Pork barrel-like “lump sum” appropriations are back in the P3.767-trillion proposed budget for 2018, an activist lawmaker said on Tuesday.
In examining the Department of Health (DOH) budget, ACT Teachers Rep. Antonio Tinio cited what he called “centralization of funds” for vital programs of the DOH that would suffer nearly a 100-percent cut next year.
Health Secretary Paulyn Jean Ubial told lawmakers during Monday’s budget hearing that this was a result of an instruction of the Department of Budget and Management (DBM) to centralize funds for the “soft component” of these programs, such as training and seminars, into one lump sum item for “Public Health Management Program.”

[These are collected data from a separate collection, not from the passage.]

===== config.mk =====
export PLATFORM = sky130hd
export DESIGN_NAME = frame_ram_writer
export DESIGN_NICKNAME = d
export VERILOG_FILES = /design/src/rtl/frame_ram_writer.sv
export SDC_FILE = /design/constraint.sdc
export NUM_CORES = 1
export LEC_CHECK = 0
export ABC_CLOCK_PERIOD_IN_PS = 4800
export BUFFER_PORTS_ARGS = -buffer_cell sky130_fd_sc_hd__buf_2
export CAP_MARGIN = 20
export CORE_MARGIN = 5
export CORE_UTILIZATION = 55
export CTS_BUF_LIST = sky130_fd_sc_hd__clkbuf_16
export CTS_CLUSTER_DIAMETER = 150
export DETAILED_ROUTE_END_ITERATION = 8
export PLACE_DENSITY = 0.83
export RECOVER_POWER = 25
export SLEW_MARGIN = 20
export SYNTH_ARGS = -nofsm -noshare
export SYNTH_HDL_FRONTEND = slang
export SYNTH_SLANG_ARGS = --single-unit

===== constraint.sdc =====
create_clock -name clk -period 4.8 [get_ports clk]
set_input_delay 1.44 -clock clk [delete_from_list [all_inputs] [get_ports clk]]
set_output_delay 1.44 -clock clk [all_outputs]
set_load 0.005 [all_outputs]

===== src/rtl/frame_ram_writer.sv =====
// ----------------------------------------------------------------------------
// frame_ram_writer
//
// Write-side controller for the WORDS x WIDTH frame RAM. It packs a camera
// stream of PIX_W-bit pixels into WIDTH-bit words (WIDTH/PIX_W lanes, first
// pixel in the LSBs) and drives the RAM write port over word addresses
// 0..WORDS-1 for one frame. A fill engine can also clear the whole RAM to one
// colour. The display side reads the RAM through its own port and is not
// touched here.
//
// Ports
//   clk          single clock, rising edge
//   rst          synchronous, active-high reset
//   enable       gates acceptance of frame_start / clear_req only
//   frame_start  one-cycle pulse marking pixel 0 of a frame
//   pix_valid    pix_data valid this cycle
//   pix_data     pixel value (RGB332)
//   clear_req    request a full-RAM fill with clear_val
//   clear_val    fill pixel, latched when clear_req is accepted
//   we, a, di    registered RAM write port
//   busy         high while capturing or clearing
//   frame_done   pulse coincident with the final capture write
//   short_frame  pulse when a frame is aborted by a new frame_start
//   overrun      sticky: pixels arrived after a completed frame
// ----------------------------------------------------------------------------
module frame_ram_writer #(
  parameter int WORDS = 4800,
  parameter int DEPTH = 13,
  parameter int WIDTH = 128,
  parameter int PIX_W = 8
) (
  input  logic             clk,
  input  logic             rst,
  input  logic             enable,
  input  logic             frame_start,
  input  logic             pix_valid,
  input  logic [PIX_W-1:0] pix_data,
  input  logic             clear_req,
  input  logic [PIX_W-1:0] clear_val,
  output logic             we,
  output logic [DEPTH-1:0] a,
  output logic [WIDTH-1:0] di,
  output logic             busy,
  output logic             frame_done,
  output logic             short_frame,
  output logic             overrun
);

  localparam int LANES = WIDTH / PIX_W;
  localparam int LW    = $clog2(LANES);

  localparam logic [DEPTH-1:0] LAST_WORD = DEPTH'(WORDS - 1);
  localparam logic [LW-1:0]    LAST_LANE = LW'(LANES - 1);

  typedef enum logic [1:0] {
    IDLE,
    CAPTURE,
    CLEAR
  } state_t;

  state_t           state_q,       state_d;
  logic [DEPTH-1:0] wcnt_q,        wcnt_d;
  logic [LW-1:0]    pixcnt_q,      pixcnt_d;
  logic [WIDTH-1:0] pack_q,        pack_d;
  logic [PIX_W-1:0] clear_val_q,   clear_val_d;
  logic             done_seen_q,   done_seen_d;
  logic             we_q,          we_d;
  logic [DEPTH-1:0] a_q,           a_d;
  logic [WIDTH-1:0] di_q,          di_d;
  logic             frame_done_q,  frame_done_d;
  logic             short_frame_q, short_frame_d;
  logic             overrun_q,     overrun_d;

  // Per-cycle pixel placement, chosen by the state logic and applied once.
  logic             take_pixel;
  logic [LW-1:0]    lane;
  logic [DEPTH-1:0] word;

  logic start_ok;
  logic clear_ok;

  assign start_ok = enable & frame_start;
  // frame_start wins a tie with clear_req.
  assign clear_ok = enable & clear_req & ~frame_start;

  always_comb begin
    // NOTE: every signal written here gets a default first; a path that
    // leaves one unassigned would infer a latch.
    state_d       = state_q;
    wcnt_d        = wcnt_q;
    pixcnt_d      = pixcnt_q;
    pack_d        = pack_q;
    clear_val_d   = clear_val_q;
    done_seen_d   = done_seen_q;
    we_d          = 1'b0;
    a_d           = a_q;
    di_d          = di_q;
    frame_done_d  = 1'b0;
    short_frame_d = 1'b0;
    overrun_d     = overrun_q;
    take_pixel    = 1'b0;
    lane          = pixcnt_q;
    word          = wcnt_q;

    unique case (state_q)
      IDLE: begin
        if (start_ok) begin
          state_d     = CAPTURE;
          overrun_d   = 1'b0;
          done_seen_d = 1'b0;
          wcnt_d      = '0;
          pixcnt_d    = '0;
          lane        = '0;
          word        = '0;
          take_pixel  = pix_valid;
        end else if (clear_ok) begin
          // The first fill write goes out in the cycle after acceptance.
          state_d     = CLEAR;
          clear_val_d = clear_val;
          wcnt_d      = '0;
          we_d        = 1'b1;
          a_d         = '0;
          di_d        = {LANES{clear_val}};
        end else if (pix_valid && done_seen_q) begin
          overrun_d = 1'b1;
        end
      end

      CAPTURE: begin
        if (frame_done_q) begin
          // The final write is on the bus; the frame is already complete, so
          // a new start is a clean restart rather than an abort.
          if (start_ok) begin
            overrun_d   = 1'b0;
            done_seen_d = 1'b0;
            wcnt_d      = '0;
            pixcnt_d    = '0;
            lane        = '0;
            word        = '0;
            take_pixel  = pix_valid;
          end else begin
            state_d = IDLE;
            if (pix_valid) begin
              overrun_d = 1'b1;
            end
          end
        end else if (start_ok) begin
          // Abort: the partial word is simply never written.
          short_frame_d = 1'b1;
          wcnt_d        = '0;
          pixcnt_d      = '0;
          lane          = '0;
          word          = '0;
          take_pixel    = pix_valid;
        end else begin
          take_pixel = pix_valid;
        end
      end

      CLEAR: begin
        // wcnt_q holds the address written in the current cycle.
        if (wcnt_q == LAST_WORD) begin
          state_d = IDLE;
        end else begin
          wcnt_d = wcnt_q + 1'b1;
          we_d   = 1'b1;
          a_d    = wcnt_q + 1'b1;
          di_d   = {LANES{clear_val_q}};
        end
      end

      default: state_d = IDLE;
    endcase

    if (take_pixel) begin
      pack_d[lane*PIX_W +: PIX_W] = pix_data;
      pixcnt_d = lane + 1'b1;
      if (lane == LAST_LANE) begin
        we_d = 1'b1;
        a_d  = word;
        di_d = pack_d;
        if (word == LAST_WORD) begin
          frame_done_d = 1'b1;
          done_seen_d  = 1'b1;
        end else begin
          wcnt_d = word + 1'b1;
        end
      end
    end
  end

  // NOTE: sequential state is updated only with non-blocking assignments so
  // every flop samples the values from before the edge.
  always_ff @(posedge clk) begin
    if (rst) begin
      state_q       <= IDLE;
      wcnt_q        <= '0;
      pixcnt_q      <= '0;
      // NOTE: the pack register is reset too, so di can never carry X even
      // though it is don't-care while we is low.
      pack_q        <= '0;
      clear_val_q   <= '0;
      done_seen_q   <= 1'b0;
      we_q          <= 1'b0;
      a_q           <= '0;
      di_q          <= '0;
      frame_done_q  <= 1'b0;
      short_frame_q <= 1'b0;
      overrun_q     <= 1'b0;
    end else begin
      state_q       <= state_d;
      wcnt_q        <= wcnt_d;
      pixcnt_q      <= pixcnt_d;
      pack_q        <= pack_d;
      clear_val_q   <= clear_val_d;
      done_seen_q   <= done_seen_d;
      we_q          <= we_d;
      a_q           <= a_d;
      di_q          <= di_d;
      frame_done_q  <= frame_done_d;
      short_frame_q <= short_frame_d;
      overrun_q     <= overrun_d;
    end
  end

  assign we          = we_q;
  assign a           = a_q;
  assign di          = di_q;
  assign busy        = (state_q != IDLE);
  assign frame_done  = frame_done_q;
  assign short_frame = short_frame_q;
  assign overrun     = overrun_q;

endmodule

Yosys cells after proc, flatten, opt, wreduce, memory -nomap -nowiden
Cells that the tools add are included.
{"block": "classes", "eq_ne": 12, "shifts": 2, "n_addsub": 4, "mux": 55, "n_bitwise": 8, "n_reduce_logical": 10}
{"op": "two-way mux 128 bit", "n": 5}
{"op": "one-hot mux 128 bit (2 select lines)", "n": 1}
{"op": "two-way mux 13 bit", "n": 13}
{"op": "bitwise mux 128 bit", "n": 1}
{"op": "variable shift 8 x 34 -> 128 bit (first input constant)", "n": 1}
{"op": "variable part select 8 x 34 -> 128 bit", "n": 1}
{"op": "one-hot mux 13 bit (3 select lines)", "n": 1}
{"op": "negator 7 -> 34 bit", "n": 1}
{"op": "adder 13 x 1 -> 13 bit (second input constant)", "n": 2}
{"op": "== test 13 bit (second input constant)", "n": 2}
{"op": "one-hot mux 13 bit (2 select lines)", "n": 1}
{"op": "two-way mux 1 bit", "n": 20}
{"op": "two-way mux 4 bit", "n": 3}
{"op": "inequality test 3 bit (second input constant)", "n": 4}
{"op": "two-way mux 2 bit", "n": 5}
{"op": "one-hot mux 1 bit (2 select lines)", "n": 4}
{"op": "inequality test 2 bit (second input constant)", "n": 3}
{"op": "one-hot mux 2 bit (3 select lines)", "n": 1}
{"op": "OR reduction 3 bit", "n": 2}
{"op": "NOT 1 bit", "n": 5}
{"op": "AND reduction 5 bit", "n": 1}
{"op": "adder 4 x 1 -> 4 bit (second input constant)", "n": 1}
{"op": "== test 4 bit (second input constant)", "n": 1}
{"op": "AND reduction 4 bit", "n": 1}
{"op": "other kinds (8)", "n": 11}
{"block": "word_totals", "input_bits": 22, "word_cells": 103, "out_inout_bits": 146, "regBits": 301}

Longest topological paths before layout
{"block": "depth", "ltp_word": 8, "ltp_mapped": 13, "depth_no_buf": 9}

Worst setup path before layout
Ideal clock, no wire load.
{"block": "synth_path", "kind": "in2reg", "startpoint": "input frame_start", "endpoint": "register di_q[60] (netlist: di[60])", "arrival_time_ns": 3.976, "path_buffers": 4, "stages": 11, "path_slack_ns": 0.697, "t_required_ns": 4.673, "path_cell_list": "nand3b_4 -> clkbuf_1 -> clkbuf_1 -> o31ai_1 -> ha_1 -> buf_2 -> inv_1 -> a2111oi_4 -> buf_6 -> mux2i_1 -> o2bb2ai_1"}
{"block": "synth_via", "elab_chain_len": 8}
{"element": "start: declaration", "line_no": "35", "source": "input logic frame_start,"}
{"element": "bitwise AND 1 bit", "line_no": "82", "source": "assign start_ok = enable & frame_start;"}
{"element": "two-way mux 4 bit", "line_no": "107, 133, 147"}
{"element": "two-way mux 4 bit"}
{"element": "negator 7 -> 34 bit", "line_no": "176", "source": "pack_d[lane*PIX_W +: PIX_W] = pix_data;"}
{"element": "variable part select 8 x 34 -> 128 bit or variable shift 8 x 34 -> 128 bit (tied branches)", "line_no": "176"}
{"element": "bitwise mux 128 bit", "line_no": "176"}
{"element": "two-way mux 128 bit", "line_no": "178", "source": "if (lane == LAST_LANE) begin"}
{"element": "two-way mux 128 bit *", "line_no": "175", "source": "if (take_pixel) begin"}
{"element": "end signal: assignment", "line_no": "219", "source": "di_q <= di_d;"}
{"element": "end: declaration", "line_no": "69", "source": "logic [WIDTH-1:0] di_q, di_d;"}
Every way passes the cells marked *; elsewhere a longest branch is shown, timed or not.
A chain may end at the register's enable or synchronous reset.

Final worst setup path
{"block": "layout_path", "startpoint": "input frame_start", "endpoint": "register wcnt_q[8]"}
{"block": "layout_via", "elab_chain_len": 8}
{"element": "branches (longest 7 deep; another with adder 13 x 1 -> 13 bit)"}
{"element": "two-way mux 13 bit *", "line_no": "175"}
{"element": "end signal: assignment", "line_no": "212", "source": "wcnt_q <= wcnt_d;"}
{"element": "end: declaration", "line_no": "62", "source": "logic [DEPTH-1:0] wcnt_q, wcnt_d;"}
Mark *: on every way between the ends.

==> metrics.cfg <==
[worst_hold_path]
hold_class=flop to flop
whs_path_depth=2

[critical_path]
r2r_slack_ns=0.98
ff2ff_path_depth=9
worstPathRequired_ns=5.28
reg2reg_to=wcnt_q[8]$_SDFF_PP0_
worstPathMaxFanout=19
crit_type=input pin to flop
endpoint_kind=flop
endpoint=wcnt_q[8]$_SDFF_PP0_
cp.arrival_ns=4.69
critPathLaunch=frame_start
r2r-start=state_q[1]$_SDFFE_PP0P_
cp-start-kind=input pin

[power_and_ir_drop]
p_sw_w=0.001295
peakVddDrop_mv=0.2619
p_sw_share_pct=24.35
p_seq_share_pct=48.5
internal_power_w=0.004025
combPwrFrac_pct=7.6
power_density_mw_per_mm2=336.4
p_leak_nw=6.564
clkPwrFrac_pct=43.9

[yosys]
synth_common_cells=301 x dfxtp_1, 190 x mux2i_1, 124 x nand2_1, 124 x nor2_1, 114 x a21oi_1
yosysTopAreaCell=dfxtp_1
yosysWarningCount=0
synth_area_mm2=0.01409
ys_seq_elements=301
async_flop_share_pct=0
synthTopCellsByArea=dfxtp_1 43%, mux2i_1 14%, a21oi_1 4.1%
ys_types=83
synthesis.nets=1546
synth_top_area_share_pct=42.77
synthCells=1517
synth_top_flop_cell=dfxtp_1
synth.most_common_cell=dfxtp_1
yosysSeqAreaShare_pct=42.77
syn_area_per_cell_um2=9.286
synth_edf_count=0

[timing]
hold_viol=0
relSlewSlack_pct=-0.9351
hold_ws_ns=0.4545
tightest_slew_ns=1.514
fin_skew_ns=0.02098
setup_viol=0
max_freq_ghz=0.2375
slew_violations=70
finalCriticalPeriod_ns=4.211
period_share_pct=87.73
rsz0062_at_grt=false
fin_setup_tns_ns=0

[outcome]
outcome=finished, violations left
failed_checks=max-capacitance violations, max-slew violations

[clocking]
root_buffer=clkbuf_16
path_clk_slew_ns=0.07
clockBufferDepth=3
cts-resized-gates=0
cts_num_sinks=301
cts_htree_levels=1
tritoncts=built
clkLatencyLatePin_ns=0.57
hold_buffers=0
cts_made_buffers=30
cts_setup_buffers=0

[place]
postPlaceCellArea_mm2=0.01496
io_buffer_count=167
gp_routability_congestion=0.8978
dpl.hpwl_um=27900
dp.cells=1915

[cells_and_area]
area_growth_pct=12.27
fin_area_mm2=0.01582
num-nets-final=1646
fin_cells=1970
layout-drive-gt1-share_pct=13.29
num_antenna_cells=0

[die]
die_w_um=170.0
rows=58
core-area_mm2=0.02518
initial_core_util_pct=55.94
num_io_pins=168
dieArea_mm2=0.02891
die_y_um=170.0

[drt]
num_vias=12150
antenna_left=0
post_drt_wl_per_cell_um=20.84
totalWireLength_um=41060
viasPerCell=6.165
drt_iter0_markers=1243
dr.pass1.iters=6
drc=0

[flow_run]
maxCapViolCount=1

[global_route]
antenna_found_initial=0
grt_pass1_wl_um=64210
grt_usage_pct=27.17
grt_max_degree=87
grt_pass1_vias=11610
grt_overflow=0

==> stage by stage <==
stage	setup slack (ns)	total power [W]	util [%]
after detailed placement	0.4310	0.003037	59.40
after floorplan	0.6972	0.002889	-
after CTS	0.9883	0.005330	63.25
final	0.5889	0.005320	62.81
after global routing	0.3675	0.005469	62.81
after global placement	0.5533	0.003028	59.40
==> cells by family after synthesis <==
group | synth area share [%]
buffers and inverters | 5.311
AO/OA/AOI/OAI | 18.69
flip-flops | 42.77
adder cells (fa/ha/maj) | 0.6217
XOR/XNOR | 0.9326
multiplexers | 13.50
AND/OR/NAND/NOR | 18.17
==> final cells by class <==
type | count | area [um^2]
fillers | 2064 | 9365
multi-input cells | 1070 | 7331
flip-flops and latches | 301 | 6026
repair buffers | 203 | 1036
clock buffers | 30 | 750.7
well taps | 330 | 412.9
clock inverters | 25 | 219.0
inverters | 11 | 41.29
==> worst min path at each step <==
stage | start | to | slack [ns]
CTS | done_seen_q$_SDFF_PP0_ | done_seen_q$_SDFF_PP0_ | 0.45
finish | pack_q[53]$_SDFFE_PP0P_ | pack_q[53]$_SDFFE_PP0P_ | 0.45
floorplan | done_seen_q$_SDFF_PP0_ | done_seen_q$_SDFF_PP0_ | 0.42
detailed placement | done_seen_q$_SDFF_PP0_ | done_seen_q$_SDFF_PP0_ | 0.44
global route | pack_q[120]$_SDFFE_PP0P_ | pack_q[120]$_SDFFE_PP0P_ | 0.47
global placement | done_seen_q$_SDFF_PP0_ | done_seen_q$_SDFF_PP0_ | 0.43
==> power by group through the flow <==
stage          clock [W]  combinational, W  sequential [W]
6_report         0.00233          0.000406         0.00258
5_1_grt          0.00245          0.000436         0.00258
4_1_cts          0.00234          0.000407         0.00258
3_5_place_dp           0          0.000404         0.00263
3_3_place_gp           0          0.000396         0.00263
2_1_floorplan          0          0.000262         0.00263
==> worst max-delay path, cell delays in order <==
cell and delay, ns:
buf_2 0.14, nand3b_1 0.42, clkbuf_1 0.75, and2_1 0.23, ha_1 0.22, nand4bb_1 0.11, or4_1 0.43, and3_1 0.35
or3b_1 0.43, a31oi_1 0.16
==> sequential cells by signal, summed over array words and instances (netlist names) <==
register / flops
a: 13
pixcnt_q: 4
frame_done: 1
pack_q: 128
short_frame: 1
overrun: 1
di: 128
wcnt_q: 13
state_q: 2
we: 1
done_seen_q: 1
clear_val_q: 8
==> cells in the final DEF (no fill, tap or decap), drive strengths merged, types with 5 or more instances in the layout <==
master / count
nand3: 76
a21oi: 121
nor2b: 5
a221oi: 6
nor3: 14
o2bb2ai: 65
ha: 7
a211oi: 9
a2111oi: 7
a22oi: 8
nor2: 127
nand2: 125
dfxtp: 301
and2: 30
o21ai: 34
and3: 11
nand2b: 69
inv: 20
clkinv: 11
nor4: 9
o22ai: 66
a22o: 8
xnor2: 12
nand3b: 6
buf: 128
clkbuf: 105
mux2i: 190
==> per-layer routing <==
metal / global-route usage, % / share of wire, % / vias to the layer above
met5: 0 / 0 / -
met4: 8.715 / 3.1 / 0
met3: 3.600 / 7.6 / 83
met2: 43.64 / 46 / 612
met1: 38.13 / 44 / 5830
li1: - / - / 5620
Power figures use the tool's default switching activity.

Tinio said this was a reversal of previous government policies geared toward line-item budgeting.
Reversal of efforts
“This centralization of funds previously broken down in specific programs into a single lump sum is a reversal of efforts towards itemized budgeting since the pork barrel system became an issue in the past administration,” he said in a statement.
“This is also a complete turnaround of the stand of [Budget Secretary Benjamin] Diokno. He was a vocal critic against lump sums in the previous administrations but now that he is in the helm of the DBM, he resorts to the same practice,” Tinio said.

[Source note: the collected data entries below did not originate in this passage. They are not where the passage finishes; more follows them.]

File: src/rtl/spram_arbiter.sv
// spram_arbiter: shares one single-ported SPRAM bank between port A (CPU data
// path, default priority) and port B (loader / debug master). Grants are
// combinational; a starvation counter forces a B slot after MAX_WAIT
// consecutive losses. Read data is a passthrough qualified by per-port rvalid.
module spram_arbiter #(
  parameter int AW       = 14,
  parameter int MAX_WAIT = 4
) (
  input  logic          clk,
  input  logic          rst,
  input  logic          a_valid,
  input  logic          a_write,
  input  logic [3:0]    a_wmask,
  input  logic [31:0]   a_wdata,
  input  logic [AW-1:0] a_addr,
  output logic          a_ready,
  output logic          a_rvalid,
  output logic [31:0]   a_rdata,
  input  logic          b_valid,
  input  logic          b_write,
  input  logic [3:0]    b_wmask,
  input  logic [31:0]   b_wdata,
  input  logic [AW-1:0] b_addr,
  output logic          b_ready,
  output logic          b_rvalid,
  output logic [31:0]   b_rdata,
  output logic          mem_valid,
  output logic          mem_write,
  output logic [3:0]    mem_wmask,
  output logic [31:0]   mem_wdata,
  output logic [AW-1:0] mem_addr,
  input  logic [31:0]   mem_rdata
);

  // Counter must hold 0..MAX_WAIT; keep at least one bit when MAX_WAIT is 0.
  localparam int WCW = (MAX_WAIT < 1) ? 1 : $clog2(MAX_WAIT + 1);
  localparam logic [WCW-1:0] WAIT_MAX = WCW'(MAX_WAIT);

  logic [WCW-1:0] wait_cnt_r;
  logic           q_rd_a_r;
  logic           q_rd_b_r;
  logic           force_b_s;
  logic           grant_a_s;
  logic           grant_b_s;

  // Same-cycle grant decision; reset gates both grants off.
  always_comb begin
    force_b_s = b_valid & (wait_cnt_r == WAIT_MAX);
    grant_b_s = ~rst & b_valid & (~a_valid | force_b_s);
    grant_a_s = ~rst & a_valid & ~grant_b_s;
    a_ready   = grant_a_s;
    b_ready   = grant_b_s;
    mem_valid = grant_a_s | grant_b_s;
  end

  // Memory request mux; idle cycles drive a harmless read with no byte enables.
  always_comb begin
    if (grant_b_s) begin
      mem_write = b_write;
      mem_wmask = b_wmask;
      mem_wdata = b_wdata;
      mem_addr  = b_addr;
    end else if (grant_a_s) begin
      mem_write = a_write;
      mem_wmask = a_wmask;
      mem_wdata = a_wdata;
      mem_addr  = a_addr;
    end else begin
      mem_write = 1'b0;
      mem_wmask = 4'h0;
      mem_wdata = a_wdata;
      mem_addr  = a_addr;
    end
  end

  // Count consecutive cycles B has been refused; saturates so force_b holds.
  always_ff @(posedge clk) begin
    if (rst) begin
      wait_cnt_r <= '0;
    end else if (grant_b_s | ~b_valid) begin
      wait_cnt_r <= '0;
    end else if (wait_cnt_r != WAIT_MAX) begin
      wait_cnt_r <= wait_cnt_r + WCW'(1);
    end else begin
      wait_cnt_r <= wait_cnt_r;
    end
  end

  // Remember which port issued a read so its data is flagged one cycle later.
  always_ff @(posedge clk) begin
    if (rst) begin
      q_rd_a_r <= 1'b0;
      q_rd_b_r <= 1'b0;
    end else begin
      q_rd_a_r <= grant_a_s & ~a_write;
      q_rd_b_r <= grant_b_s & ~b_write;
    end
  end

  // Responses: shared read data, qualified by each port's own rvalid.
  always_comb begin
    a_rvalid = q_rd_a_r;
    b_rvalid = q_rd_b_r;
    a_rdata  = mem_rdata;
    b_rdata  = mem_rdata;
  end

endmodule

The Makabayan bloc member said vital health programs would suffer 99.55-percent cuts in 2018 “in the face of the continuing practice of lump sum budgeting.”
This was on top of the 28.45 percent reduction in the maintenance and other operating expenses (MOOE) for the 66 regional and special hospitals nationwide.
Drastic cuts
Other “drastic cuts” identified by Tinio in the MOOE included the following:
Epidemiology and disease surveillance (from P14.2 billion this year to P63.7 million next year, down by 99.55 percent); environmental and occupational health (from P74.9 million to P3.7 million, 95.01 percent); noncommunicable diseases prevention and control (from P2.2 billion to P381.7 million, 82.81 percent);
Elimination of diseases as public health threat such as malaria, schistosomiasis, leprosy and filiariasis (from P894.7 million to P372.5 million, 58.37 percent), and prevention and control of other infectious diseases including HIV-AIDS, dengue, food and water-borne diseases (from P1.97 billion to P1.69 billion, 13.9 percent).
“We in Congress and the public in general are not shown the specifics of this lump sum so we also can’t see later on if these funds are spent for whatever they are intended,” Tinio said.